You’ve gone on to check or replace the alternator. It charges over 13.5 D/C volts even with a load on it. The A/C ripple is less than a volt (Put a test lead from a volt meter on the positive terminal and the main power output on the back of the alternator, switch the volt meter to A/C. ) If the alternator and the battery are both o.k., and the cables are in good condition, you most likely have a draw. A draw occurs anytime something that should turn of, doesn’t.

To check for a draw, disconnect the negative terminal of the battery. The jump the cable to the battery with a test light such as this.

How to find an electrical draw

If the test light lights up bright like in the picture, then you have a draw. A draw of .03 amps is acceptable, so  if the test light glows very dim, you are most likely o.k. The radio, a clock, and some other items require a very small amount of power to retain their memory.

Assuming the light is bright,  and you do have a valid draw, next you’ll want to determine which circuit the draw is on.

Locate the fuse box. Generally there are two, one in the car and one under the hood. If you have your owners manual, it will tell you the location of the fuse boxes in your particular vehicle. Now simply remove  and install the fuses one at a time until the light turns out. The fuse the causes the light to turn off is the source of power to the circuit with the draw.
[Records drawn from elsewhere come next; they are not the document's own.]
$ cat config.mk
export PLATFORM = sky130hd
export DESIGN_NAME = arashi_wrr_arbiter
export DESIGN_NICKNAME = d
export VERILOG_FILES = /design/src/rtl/arashi_wrr_arbiter.sv
export SDC_FILE = /design/constraint.sdc
export NUM_CORES = 1
export LEC_CHECK = 0
export ABC_AREA = 1
export CAP_MARGIN = 20
export CORE_UTILIZATION = 50
export CTS_BUF_LIST = sky130_fd_sc_hd__clkbuf_4 sky130_fd_sc_hd__clkbuf_8
export CTS_CLUSTER_DIAMETER = 200
export DETAILED_ROUTE_END_ITERATION = 10
export PLACE_DENSITY = 0.81
export SLEW_MARGIN = 30
export SYNTH_ARGS = -nofsm -noshare
export SYNTH_HDL_FRONTEND = slang
export SYNTH_SLANG_ARGS = --single-unit
$ cat constraint.sdc
create_clock -name clk -period 3.8 [get_ports clk]
set_clock_uncertainty 0.15 [all_clocks]
set_input_delay 0.76 -clock clk [delete_from_list [all_inputs] [get_ports clk]]
set_output_delay 0.76 -clock clk [all_outputs]
set_load 0.05 [all_outputs]
$ cat src/rtl/arashi_wrr_arbiter.sv
// Weighted round-robin thread arbiter: registered grant held under valid/accept,
// with a per-thread burst of weight+1 consecutive issues before rotation.
module arashi_wrr_arbiter #(
   parameter  int THREAD_NUM_WIDTH = 3,
   parameter  int WEIGHT_WIDTH     = 4,
   localparam int THREAD_NUM       = 1 << THREAD_NUM_WIDTH
) (
   input  logic                                clk,
   input  logic                                rstn,
   input  logic [THREAD_NUM-1:0]               i_avail,
   input  logic [THREAD_NUM*WEIGHT_WIDTH-1:0]  i_weight,
   input  logic                                i_accept,
   output logic [THREAD_NUM_WIDTH-1:0]         o_thread_id,
   output logic                                o_valid,
   output logic                                o_last
);

   typedef enum logic {IDLE, GRANT} mode_t;

   mode_t                         r_mode;
   logic [THREAD_NUM_WIDTH-1:0]   r_thread_id;
   logic [WEIGHT_WIDTH-1:0]       r_credit;
   logic [THREAD_NUM_WIDTH-1:0]   r_ptr;

   mode_t                         w_mode_nxt;
   logic [THREAD_NUM_WIDTH-1:0]   w_tid_nxt;
   logic [WEIGHT_WIDTH-1:0]       w_credit_nxt;
   logic [THREAD_NUM_WIDTH-1:0]   w_ptr_nxt;
   logic [THREAD_NUM_WIDTH-1:0]   w_search_start;
   logic [THREAD_NUM_WIDTH:0]     w_found;
   logic                          w_cur_avail;

   // Returns {found, index} of the first available thread scanning upward from start.
   // Iterating from the far end lets the nearest hit overwrite earlier ones.
   function automatic logic [THREAD_NUM_WIDTH:0] f_search(
      input logic [THREAD_NUM-1:0]       avail,
      input logic [THREAD_NUM_WIDTH-1:0] start
   );
      logic [THREAD_NUM_WIDTH:0]   res;
      logic [THREAD_NUM_WIDTH-1:0] idx;
      res = '0;
      for (int unsigned k = THREAD_NUM; k > 0; k--) begin
         idx = start + THREAD_NUM_WIDTH'(k - 1);
         if (avail[idx]) res = {1'b1, idx};
      end
      return res;
   endfunction

   function automatic logic [WEIGHT_WIDTH-1:0] f_weight(
      input logic [THREAD_NUM*WEIGHT_WIDTH-1:0] weight,
      input logic [THREAD_NUM_WIDTH-1:0]        tid
   );
      return weight[tid*WEIGHT_WIDTH +: WEIGHT_WIDTH];
   endfunction

   always_ff @(posedge clk) begin
      if (!rstn) begin
         r_mode      <= IDLE;
         r_thread_id <= '0;
         r_credit    <= '0;
         r_ptr       <= '0;
      end else begin
         r_mode      <= w_mode_nxt;
         r_thread_id <= w_tid_nxt;
         r_credit    <= w_credit_nxt;
         r_ptr       <= w_ptr_nxt;
      end
   end

   // One search serves both the idle start (from ptr) and rotation (from thread_id+1).
   always_comb begin
      w_mode_nxt     = r_mode;
      w_tid_nxt      = r_thread_id;
      w_credit_nxt   = r_credit;
      w_ptr_nxt      = r_ptr;
      w_cur_avail    = i_avail[r_thread_id];
      w_search_start = (r_mode == GRANT) ? r_thread_id + THREAD_NUM_WIDTH'(1) : r_ptr;
      w_found        = f_search(i_avail, w_search_start);
      if (r_mode == IDLE) begin
         if (w_found[THREAD_NUM_WIDTH]) begin
            w_mode_nxt   = GRANT;
            w_tid_nxt    = w_found[THREAD_NUM_WIDTH-1:0];
            w_credit_nxt = f_weight(i_weight, w_found[THREAD_NUM_WIDTH-1:0]);
         end else begin
            w_tid_nxt    = '0;
         end
      end else begin
         if (i_accept && (r_credit != '0) && w_cur_avail) begin
            w_credit_nxt = r_credit - WEIGHT_WIDTH'(1);
         end else if (i_accept || !w_cur_avail) begin
            w_ptr_nxt = r_thread_id + THREAD_NUM_WIDTH'(1);
            if (w_found[THREAD_NUM_WIDTH]) begin
               w_tid_nxt    = w_found[THREAD_NUM_WIDTH-1:0];
               w_credit_nxt = f_weight(i_weight, w_found[THREAD_NUM_WIDTH-1:0]);
            end else begin
               w_mode_nxt   = IDLE;
               w_tid_nxt    = '0;
               w_credit_nxt = '0;
            end
         end
      end
   end

   always_comb begin
      o_thread_id = r_thread_id;
      o_valid     = (r_mode == GRANT);
      o_last      = (r_mode == GRANT) && (r_credit == '0);
   end

endmodule

==> results.cfg, run 1 <==
[outcome]
outcome = completed

[yosys]
ys_ff_latch = 11
synth-xor-area-share = 0.00445
synth_area_leader_cell = nand2_1
post_synth_num_cell_types = 26
syn_area_per_cell_um2 = 5.44
synthTopCellsByCount = nand2_1, nand3_1, inv_1
ys.flop_type = dfxtp_1
yosysMostFrequentCell = nand2_1
netlist_area_um2 = 1970
seq_area_frac_synth = 0.112
synth_compound_area_frac = 0.103
synth_edf_count = 0
synth-adder-area-share = 0.0191
synthMuxAreaShare = 0
yosys.area_share.simple = 0.632
syn_nets = 408
async_flop_share = 0
yosysWarnings = 0
syn_inst = 362
synth_area_leaders = nand2_1, nand3_1, dfxtp_1, inv_1, nand2_4
synth_top_area_frac = 0.244
synth_top_family_by_area = simple AND/OR/NAND/NOR gates

[layout]
num-nets-final = 456
syn2layout_area_growth_pct = 27.3
nFillCells = 372
final_layout_size_suffix_gt1_frac = 0.130
multiInputGateArea_um2 = 1490
seqCellArea_um2 = 221
insertedDiodeCount = 0

[route]
drtAntennaViolNets = 0
initialDrtViolationCount = 169
postRouteWirelength_um = 5370
viasPerCell = 5.27
dr_total_vias = 2409
route.detailed.drc = 0
dr.pass1.iters = 5
wire_per_inst_um = 11.7

[setup_path]
path_common_cell = nand2_1
end_kind = register
crit_type = register to register
cp_data_required_time_ns = 3.80
arrival_ns = 3.51
max_stage_delay_ns = 0.56
cp_slowest_cell = dfxtp_1
crit_chain = inv_2, nand2_2, nand2_4, ha_1, inv_1, nand3_1, nand2_1, nand2_2, nand2_4, nor2_1, nor2_2, nand2_1, nand2_2, nand2_2, nand2_4, nand2_4, nand2_1, nand2_1, nand3_1, nand3_1, nand2_1, nand2_1, a21oi_1
cp_max_fo = 20
cp-start-kind = register

[run]
cap_violations = 0

[grt]
grt_pass1_vias = 2127
grt_max_degree = 21
grt-ovfl-total = 0
grt_use_total = 0.271
antenna_found_initial = 0
grt_pass1_wl_um = 9210

[floorplanning]
placementRows = 22
die_h_um = 64.8
dieArea_um2 = 4190
io_pins = 48
start_util = 0.530
coreArea_um2 = 3720
die_w_um = 64.8

[clock_tree]
ctsHoldBuffers = 0
cts_root_buf = clkbuf_8
cts_tree = built
cts_buffer_depth = 2
cts.clk_slew.worst_paths_ns = 0.05
cts_buffers = 3
clk-insertion-delay-late_ns = 0.24
cts_htree_levels = 1
clkSinkCount = 11

[worst_hold_path]
hp-class = register to register

[timing]
period_share = 0.926
maxSlewViolCount = 0
setup_viol = 0
period_minus_slack_ns = 3.52
worst_pin_slew_ns = 0.495
grt_setup_unrepaired = false
tns_ns = 0
relSlewSlack = 0.669
final-hold-violation-count = 0
max_freq_mhz = 284

[placed_design]
gp_congestion = 0.947
dp_hpwl_um = 4390
port_buffers = 47

[power]
p_per_area_nw_per_um2 = 906
static-leakage-power_nw = 1.32
ir_drop_v = 0.000472
p_total_mw = 2.27
## final timing paths
path	from	cells past startpoint	to	slack (ns)
hold / removal	r_ptr[2]	2	r_ptr[2]	0.32
hold reg to reg	r_ptr[2]	2	r_ptr[2]	0.32
setup / recovery	o_valid	23	r_credit[1]	0.28
setup reg to reg	o_valid	23	r_credit[1]	0.28
## power breakdown
group / total, mW / internal (mW) / switching (mW) / leakage (nW)
Combinational: 1.94 / 0.647 / 1.30 / 1.20
Clock: 0.123 / 0.0807 / 0.0425 / 0.0262
Sequential: 0.205 / 0.158 / 0.0476 / 0.0917
Total: 2.27 / 0.886 / 1.39 / 1.32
You can simply remove that fuse any time you want to park the car for an extend period of time. You can also look up all the items powered by that fuse. Email with the vehicle information, and the fuse number, and he’ll send you a schematic for that circuit.

You can then proceed to unplug each item on the circuit until the light goes out. Presto change-0, that item is the source of the draw.  In most cases, the item in question has an internal failure which is causing it to stick on, but in some cases you may have to dig a little deeper.

I hope this helps, good luck, and happy motoring.